_THE PROBLEM_
Begin at the line containing "setup_violations 0 \" in the data below and go on through the line containing "drive_gt1_frac 0.133 \", repeating each line exactly; include both ends and no other line.

_DATA PROVIDED_

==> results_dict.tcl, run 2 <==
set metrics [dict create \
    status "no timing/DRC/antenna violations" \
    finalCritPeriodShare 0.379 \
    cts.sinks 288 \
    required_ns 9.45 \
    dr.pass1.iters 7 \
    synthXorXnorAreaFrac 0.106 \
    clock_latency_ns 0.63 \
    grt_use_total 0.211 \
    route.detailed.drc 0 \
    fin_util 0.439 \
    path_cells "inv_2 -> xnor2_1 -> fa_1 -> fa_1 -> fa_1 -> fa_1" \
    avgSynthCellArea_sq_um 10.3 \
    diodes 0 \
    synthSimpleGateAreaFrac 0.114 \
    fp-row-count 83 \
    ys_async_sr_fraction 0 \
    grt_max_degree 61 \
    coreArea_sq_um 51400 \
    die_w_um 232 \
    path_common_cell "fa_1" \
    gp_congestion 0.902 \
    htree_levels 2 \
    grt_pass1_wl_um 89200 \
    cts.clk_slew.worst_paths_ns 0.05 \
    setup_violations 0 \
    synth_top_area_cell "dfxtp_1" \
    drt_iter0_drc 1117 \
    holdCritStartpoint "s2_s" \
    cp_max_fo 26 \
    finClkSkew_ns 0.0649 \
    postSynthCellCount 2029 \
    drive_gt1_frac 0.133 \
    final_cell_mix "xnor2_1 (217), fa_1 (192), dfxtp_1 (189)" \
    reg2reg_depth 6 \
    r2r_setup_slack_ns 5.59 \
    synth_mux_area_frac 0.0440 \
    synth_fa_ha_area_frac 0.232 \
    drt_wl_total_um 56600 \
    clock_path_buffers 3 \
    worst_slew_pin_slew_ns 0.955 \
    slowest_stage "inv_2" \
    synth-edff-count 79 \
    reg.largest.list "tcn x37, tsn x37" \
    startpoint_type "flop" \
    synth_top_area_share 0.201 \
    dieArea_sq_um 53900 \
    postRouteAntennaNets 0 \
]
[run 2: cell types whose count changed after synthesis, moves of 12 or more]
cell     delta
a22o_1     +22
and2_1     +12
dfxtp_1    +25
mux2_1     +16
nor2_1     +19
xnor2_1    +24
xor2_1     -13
Source: an optimization exercise on an open RTL-to-GDS flow (aim: small area and a short achievable clock period). Production flows keep margins and buffers that such runs may drop.
Only simulation tests tie the RTL to the original design; equivalence was not proved.
Power and IR drop assume default switching activity.

## build 17
// top
module top(clk, reset, imem_addr, imem_data, dmem_addr, dmem_wdata, dmem_we, dmem_rdata, writed);
export LEC_CHECK = 0
export CAP_MARGIN = 20
export CORE_MARGIN = 2
export CORE_UTILIZATION = 40
export CTS_CLUSTER_DIAMETER = 120
export CTS_CLUSTER_SIZE = 24
export PLACE_DENSITY = 0.6
export SETUP_SLACK_MARGIN = 3.0
export SLEW_MARGIN = 20
export SYNTH_HIERARCHICAL = 1
export TNS_END_PERCENT = 30
create_clock -name core_clock -period 5.5 [get_ports {clk}]
standard.sh (not shown) runs the stock make flow with config.mk's settings and CLKGATE_MAP_FILE= SYNTH_SCRIPT=/design/flow/synth_recipe.tcl, a recipe that flattens the netlist after the stock synthesis.
==> flow/flow/run.sh <==
#!/bin/bash
# The standard layout, with buf_2 cells (instead of the flow's default pick)
# buffering the input and output ports. make's output goes to flow_make.log;
# each ORFS step also keeps its own log under orfs/logs/.
set -euo pipefail
bash standard.sh 'BUFFER_PORTS_ARGS=-buffer_cell sky130_fd_sc_hd__buf_2' finish > flow_make.log 2>&1
Build 17 reached the end of the flow, and the finished layout is clean on the timing, DRC and antenna checks.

_FINAL ANSWER_
    setup_violations 0 \
    synth_top_area_cell "dfxtp_1" \
    drt_iter0_drc 1117 \
    holdCritStartpoint "s2_s" \
    cp_max_fo 26 \
    finClkSkew_ns 0.0649 \
    postSynthCellCount 2029 \
    drive_gt1_frac 0.133 \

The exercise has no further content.